Statistics from EuroStat, the EU’s number-crunching unit, show that there are now five million Poles living in poverty in comparison to the 13 million when Poland joined the union back in 2004.

Among the nine factors determining what makes somebody poor are not enough money to pay the rent and electricity bills, and not possessing a washing machine or colour television. To classify as poor, a person has to meet four of the nine criteria.

In total that means about 14 percent of the country is mired in poverty, which still makes for sorry reading in comparison to the 4.8 percent in the UK, 1.3 in Sweden and even the 6.2 percent in fellow former communist state the Czech Republic.

But Poland looks good when compared to the 21.6 percent of Hungarians living in poverty and 31 percent of Romanians.

Doctor Bohdan Wyznikiewicz, from the Institute of Market Economics, attributes the fall to a number of factors. Unemployment has fallen since accession from 18 percent to 10 while at the same time the minimum wage has increased from PLN 849 a month in 2005 to PLN 1,500.

EU membership, he says, has also chipped away at poverty, especially in rural communities which have profited from the influx of cash from the common agricultural policy. In total the farming backwaters of the country have benefited to the tune of PLN 8 billion in EU funds.

But every silver lining has a cloud.

“Don’t forget that some two million people left the country to work abroad and this influenced the statistics,” Professor Hanna Palska, a sociologist from Collegium Civitas, told Gazeta Wyborcza. “Also Poles are ashamed of being poor and do not want to admit to the interviewers that they are living in poverty. My research shows that typically they say they are in an average condition when in fact they are actually poor.”

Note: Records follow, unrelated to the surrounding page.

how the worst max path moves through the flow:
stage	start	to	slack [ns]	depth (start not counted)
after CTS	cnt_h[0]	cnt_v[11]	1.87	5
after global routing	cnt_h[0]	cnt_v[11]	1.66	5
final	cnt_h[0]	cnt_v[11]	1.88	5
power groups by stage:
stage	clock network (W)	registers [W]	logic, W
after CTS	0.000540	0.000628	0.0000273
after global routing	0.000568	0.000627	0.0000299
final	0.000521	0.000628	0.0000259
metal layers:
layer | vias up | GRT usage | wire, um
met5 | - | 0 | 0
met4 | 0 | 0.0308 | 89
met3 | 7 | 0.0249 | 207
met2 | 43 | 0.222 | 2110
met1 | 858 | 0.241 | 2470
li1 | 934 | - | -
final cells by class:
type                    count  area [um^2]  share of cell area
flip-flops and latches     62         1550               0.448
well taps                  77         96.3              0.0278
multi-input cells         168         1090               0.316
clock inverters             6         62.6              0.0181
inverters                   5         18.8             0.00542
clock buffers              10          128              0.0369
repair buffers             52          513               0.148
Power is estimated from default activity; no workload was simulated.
File: design.v
`timescale 1ns / 1ps
module button_process(       
    input   wire                clk,
    input   wire                rst_n,
    input   wire    [4:0]       button_prev_i,           
    output  reg     [4:0]       button_ac_o              
    );         
    parameter Wait_Time = 32'd10_000_000;
    reg [32 : 0] btCount;                            
    reg [4 : 0] delay_input;                         
    reg count_flag;                                  
    always@(posedge clk) begin
        if(!rst_n)
            delay_input <= 'b0;
        else 
            delay_input <= button_prev_i;
    end
    always@(posedge clk) begin
        if(!rst_n)
            count_flag <= 0;
        else if(delay_input != button_prev_i)        
            count_flag <= 1;
        else if (btCount == Wait_Time)               
            count_flag <= 0;
    end
    always@(posedge clk) begin
        if(!rst_n)
            btCount <= 0;
        else if(count_flag)                          
            btCount <= btCount + 1;
        else
            btCount <= 0;                            
    end
    always@(posedge clk) begin 
        if(!rst_n)
            button_ac_o <= 'b0;                     
        else if(btCount == Wait_Time )
            button_ac_o <= button_prev_i;                 
        else
            button_ac_o <= 0;     
    end
endmodule
[design.v]
module i2c_eeprom #(
    parameter SYS_FREQ = 12_090_000,   
    parameter I2C_FREQ = 100_000       
)(
    input wire clk,             
    input wire rst_n,           
	input wire start,           
    input wire rw,              
    input wire [7:0] address,   
    input wire [7:0] data_in,   
    output wire [7:0] data_out,  
    output reg done,            
    inout wire sda,             
    output wire scl              
);
	reg[7:0] db_r;         
	reg[7:0] read_data;     
	reg[19:0] cnt_20ms;     
	always @ (posedge clk or negedge rst_n)
	begin
		if(!rst_n)
			cnt_20ms <= 20'd0;
		else
			cnt_20ms <= cnt_20ms+1'b1;     
		end
	reg [2:0] cnt;            
	reg [8:0] cnt_delay;      
	reg scl_r;                
	always @ (posedge clk or negedge rst_n)
	begin
		if(!rst_n)
			cnt_delay <= 9'd0;
		else if(cnt_delay == 9'd499)
			cnt_delay <= 9'd0;     
		else
			cnt_delay <= cnt_delay+1'b1;     
	end
	always @ (posedge clk or negedge rst_n)
	begin
		if(!rst_n)
			cnt <= 3'd5;
		else
		begin
			case (cnt_delay)				 
				9'd129:    cnt <= 3'd1;     
				9'd249:    cnt <= 3'd2;     
				9'd379:    cnt <= 3'd3;     
				9'd499:    cnt <= 3'd0;     
				default:   cnt <= 3'd5;
			endcase
		end
	end
	always @ (posedge clk or negedge rst_n)
	begin
		if(!rst_n)
			scl_r <= 1'b0;
		else if(cnt==3'd0)
			scl_r <= 1'b1;     
		else if(cnt==3'd2)
			scl_r <= 1'b0;     
	end
	assign scl = scl_r;     
	parameter     IDLE     = 4'd0;
	parameter     START1     = 4'd1;
	parameter     ADD1     = 4'd2;
	parameter     ACK1     = 4'd3;
	parameter     ADD2     = 4'd4;
	parameter     ACK2     = 4'd5;
	parameter     START2     = 4'd6;	
	parameter     ADD3     = 4'd7;
	parameter     ACK3    = 4'd8;
	parameter     DATA     = 4'd9;
	parameter     ACK4    = 4'd10;
	parameter     STOP1     = 4'd11;
	parameter     STOP2     = 4'd12;	
	reg [3:0] cstate;      
	reg sda_r;             
	reg sda_link;          
	reg[3:0] num;    
	always @ (posedge clk or negedge rst_n) begin
		if(!rst_n) begin
				cstate <= IDLE;
				sda_r <= 1'b1;
				sda_link <= 1'b0;
				num <= 4'd0;
				read_data <= 8'b0000_0000;
				done <= 1'b0;
			end
		else     
			case (cstate)
				IDLE:    begin
						sda_link <= 1'b1;             
						sda_r <= 1'b1;
						done <= 1'b0;
						if(start) begin     
							done <= 1'b0;
							db_r <= 8'b1010_0000;     
							cstate <= START1;        
							end
						else cstate <= IDLE;     
					end
				START1: begin
						if((cnt==3'd1)) begin         
							sda_link <= 1'b1;     
							sda_r <= 1'b0;         
							cstate <= ADD1;
							num <= 4'd0;         
							end
						else cstate <= START1;  
					end
				ADD1:    begin
						if((cnt==3'd3)) begin
								if(num == 4'd8) begin    
										num <= 4'd0;             
										sda_r <= 1'b1;
										sda_link <= 1'b0;         
										cstate <= ACK1;
									end
								else begin
										cstate <= ADD1;
										num <= num+1'b1;
										case (num)
											4'd0: sda_r <= db_r[7];
											4'd1: sda_r <= db_r[6];
											4'd2: sda_r <= db_r[5];
											4'd3: sda_r <= db_r[4];
											4'd4: sda_r <= db_r[3];
											4'd5: sda_r <= db_r[2];
											4'd6: sda_r <= db_r[1];
											4'd7: sda_r <= db_r[0];
											default: ;
											endcase
									end
							end
						else cstate <= ADD1;
					end
				ACK1:    begin
						if( (cnt==3'd1)) begin     
								if (sda) begin			 
									db_r <= 8'b1010_0000;     
									cstate <= START1;     
								end else begin
									cstate <= ADD2;     
									db_r <= address; 
								end
							end
						else cstate <= ACK1;         
					end
				ADD2:    begin
						if((cnt==3'd3)) begin
								if(num==4'd8) begin    
										num <= 4'd0;             
										sda_r <= 1'b1;
										sda_link <= 1'b0;         
										cstate <= ACK2;
									end
								else begin
										sda_link <= 1'b1;         
										num <= num+1'b1;
										case (num)
											4'd0: sda_r <= db_r[7];
											4'd1: sda_r <= db_r[6];
											4'd2: sda_r <= db_r[5];
											4'd3: sda_r <= db_r[4];
											4'd4: sda_r <= db_r[3];
											4'd5: sda_r <= db_r[2];
											4'd6: sda_r <= db_r[1];
											4'd7: sda_r <= db_r[0];
											default: ;
											endcase
										cstate <= ADD2;                    
									end
							end
						else cstate <= ADD2;                
					end
				ACK2:    begin
						if( (cnt==3'd1)) begin         
							if (!sda) begin
								if (rw == 0) begin         
										sda_link <= 1'b1;
										sda_r <= 1'b0; 
										cstate <= DATA;      
										db_r <= data_in; 
									end    
								else begin				 
										db_r <= 8'b1010_0001;      
										cstate <= START2;         
									end
								end
							end 
						else cstate <= ACK2;     
					end
				START2: begin     
						if((cnt==3'd3)) begin
							sda_link <= 1'b1;     
							sda_r <= 1'b1;         
							cstate <= START2;
							end
						else if((cnt==3'd1)) begin     
							sda_r <= 1'b0;         
							cstate <= ADD3;
							end    
						else cstate <= START2;
					end
				ADD3:    begin    
						if((cnt==3'd3)) begin
								if(num==4'd8) begin    
										num <= 4'd0;             
										sda_r <= 1'b1;
										sda_link <= 1'b0;        
										cstate <= ACK3;
									end
								else begin
										num <= num+1'b1;
										case (num)
											4'd0: sda_r <= db_r[7];
											4'd1: sda_r <= db_r[6];
											4'd2: sda_r <= db_r[5];
											4'd3: sda_r <= db_r[4];
											4'd4: sda_r <= db_r[3];
											4'd5: sda_r <= db_r[2];
											4'd6: sda_r <= db_r[1];
											4'd7: sda_r <= db_r[0];
											default: ;
										endcase                                    
										cstate <= ADD3;                    
									end
							end
						else cstate <= ADD3;                
					end
				ACK3:    begin
						if( (cnt==3'd1)) begin     
								if (sda) begin			 
									db_r <= 8'b1010_0001;     
									cstate <= START2;     
								end else begin
									cstate <= DATA;     
									sda_link <= 1'b0;
								end
							end
						else cstate <= ACK3;         
					end
				DATA:    begin
						if(rw == 1) begin      
								if(num<=4'd7) begin
									cstate <= DATA;
									if((cnt==3'd1)) begin    
										num <= num+1'b1;    
										case (num)
											4'd0: read_data[7] <= sda;
											4'd1: read_data[6] <= sda;
											4'd2: read_data[5] <= sda;
											4'd3: read_data[4] <= sda;
											4'd4: read_data[3] <= sda;
											4'd5: read_data[2] <= sda;
											4'd6: read_data[1] <= sda;
											4'd7: read_data[0] <= sda;
											default: ;
											endcase                                                                        
										end
									end
								else if(((cnt==3'd3)) && (num==4'd8)) begin
									num <= 4'd0;             
									cstate <= ACK4;
									end
								else cstate <= DATA;
							end
						else begin    				 
								sda_link <= 1'b1;    
								if(num<=4'd7) begin
									cstate <= DATA;
									if((cnt==3'd3)) begin
										sda_link <= 1'b1;         
										num <= num+1'b1;
										case (num)
											4'd0: sda_r <= db_r[7];
											4'd1: sda_r <= db_r[6];
											4'd2: sda_r <= db_r[5];
											4'd3: sda_r <= db_r[4];
											4'd4: sda_r <= db_r[3];
											4'd5: sda_r <= db_r[2];
											4'd6: sda_r <= db_r[1];
											4'd7: sda_r <= db_r[0];
											default: ;
											endcase                                    
										end
									 end
								else if(((cnt==3'd3)) && (num==4'd8)) begin
										num <= 4'd0;
										sda_r <= 1'b1;
										sda_link <= 1'b0;         
										cstate <= ACK4;
									end
								else cstate <= DATA;
							end
					end
				ACK4: begin
						if( (cnt==3'd2)) begin
							cstate <= STOP1;                        
							end
						else cstate <= ACK4;
					end
				STOP1:    begin
						if((cnt==3'd3)) begin
								sda_link <= 1'b1;	 
								sda_r <= 1'b0;
								cstate <= STOP1;
							end
						else if((cnt==3'd1)) begin		 
								sda_r <= 1'b1;     
								cstate <= STOP2;
							end
						else cstate <= STOP1;
					end
				STOP2:    begin
						if((cnt==3'd3)) sda_r <= 1'b1;
						else if(cnt_20ms==20'hffff0) 
						begin	
							cstate <= IDLE;
							done <= 1'b1;
						end
						else cstate <= STOP2;
					end
				default: cstate <= IDLE;
				endcase
	end
	assign sda = sda_link ? sda_r:1'bz;		 
	assign data_out = read_data;
endmodule
[/design/flow/config.mk]
export PLATFORM = sky130hd
export DESIGN_NAME = ws2812b_controller
export DESIGN_NICKNAME = ws2812b_controller
export VERILOG_FILES = /design/flow/design.v
export SDC_FILE = /design/flow/constraint.sdc
export NUM_CORES = 4
export LEC_CHECK = 1
export CORE_UTILIZATION = 30
[/design/flow/constraint.sdc]
current_design ws2812b_controller

set clk_period 7.6
set clk_io_pct 0.2

create_clock -name clk0 -period $clk_period [get_ports {clk}]

set non_clock_inputs [all_inputs -no_clocks]
set_input_delay [expr $clk_period * $clk_io_pct] -clock clk0 $non_clock_inputs
set_output_delay [expr $clk_period * $clk_io_pct] -clock clk0 [all_outputs]
[/design/flow/design.v]
module ws2812b_controller #(
    parameter SYS_FREQ = 12_090_000    	 
)(
    input clk,                       
    input rst_n,                     
    input [23:0] rgb_data_0,       
    input [23:0] rgb_data_1,       
    input start_n,                     
    output reg data_out              
);
    localparam T0H = (SYS_FREQ * 4) / 10000000;			 
    localparam T1H = (SYS_FREQ * 8) / 10000000;    		 
    localparam T0L = (SYS_FREQ * 85) / 100000000;    	 
    localparam T1L = (SYS_FREQ * 45) / 100000000;     	 
    localparam RESET_TIME = (SYS_FREQ * 50) / 1000000; 	 
    reg [7:0] bit_counter;     
    reg [15:0] clk_counter;    
    reg [23:0] shift_reg;      
    reg [2:0] state;           
    reg [1:0] led_index;       
	wire [23:0] color_data_0 = {rgb_data_0[15:8], rgb_data_0[23:16], rgb_data_0[7:0]};	 
	wire [23:0] color_data_1 = {rgb_data_1[15:8], rgb_data_1[23:16], rgb_data_1[7:0]};	 
    localparam IDLE   = 3'd0;
    localparam LOAD   = 3'd1;
    localparam SEND   = 3'd2;
    localparam NEXT_LED = 3'd3;
    localparam RESET  = 3'd4;
    always @(posedge clk or negedge rst_n) begin
        if (!rst_n) begin
            data_out <= 0;
            bit_counter <= 0;
            clk_counter <= 0;
            shift_reg <= 0;
            state <= IDLE;
            led_index <= 0;
        end else begin
            case (state)
                IDLE: begin
                    data_out <= 0;
                    if (start_n == 0) begin
                        shift_reg <= color_data_0;
                        bit_counter <= 23;
                        led_index <= 0;
                        state <= LOAD;
                    end
                end
                LOAD: begin
                    data_out <= 1;
                    clk_counter <= 0;
                    state <= SEND;
                end
                SEND: begin
                    clk_counter <= clk_counter + 1;
                    if (shift_reg[23] == 1'b1) begin
                        if (clk_counter < T1H) begin
                            data_out <= 1;
                        end else if (clk_counter < T1H + T1L) begin
                            data_out <= 0;
                        end else begin
                            clk_counter <= 0;
                            if (bit_counter > 0) begin
                                bit_counter <= bit_counter - 1;
                                shift_reg <= {shift_reg[22:0], 1'b0};
                            end else begin
                                state <= NEXT_LED;
                                clk_counter <= 0;
                            end
                        end
                    end else begin
                        if (clk_counter < T0H) begin
                            data_out <= 1;
                        end else if (clk_counter < T0H + T0L) begin
                            data_out <= 0;
                        end else begin
                            clk_counter <= 0;
                            if (bit_counter > 0) begin
                                bit_counter <= bit_counter - 1;
                                shift_reg <= {shift_reg[22:0], 1'b0};
                            end else begin
                                state <= NEXT_LED;
                                clk_counter <= 0;
                            end
                        end
                    end
                end
                NEXT_LED: begin
                    if (led_index == 0) begin
                        shift_reg <= color_data_1;
                        bit_counter <= 23;
                        led_index <= 1;
                        state <= LOAD;
                    end else begin
                        state <= RESET;
						clk_counter <= 0;
                    end
                end
                RESET: begin
                    if (clk_counter < RESET_TIME) begin
                        data_out <= 0;
                        clk_counter <= clk_counter + 1;
                    end else begin
                        state <= IDLE;
                    end
                end
                default: state <= IDLE;
            endcase
        end
    end
endmodule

She also stressed that the EuroStat figures show that some five million Poles, living on monthly incomes of not more PLN 688 per family member, are classified as “at risk of poverty”. And while the minimum wage may have increased, many people have part time contracts or no contracts at all and as a consequence earn less than the legally stipulated minimum.

Despite the clear fact that many millions of Poles still live in poverty despite the economic progress of the past 20 years, the news that their numbers are decreasing will be welcomed, especially given the difficult economic circumstances experienced in Europe over the past three years.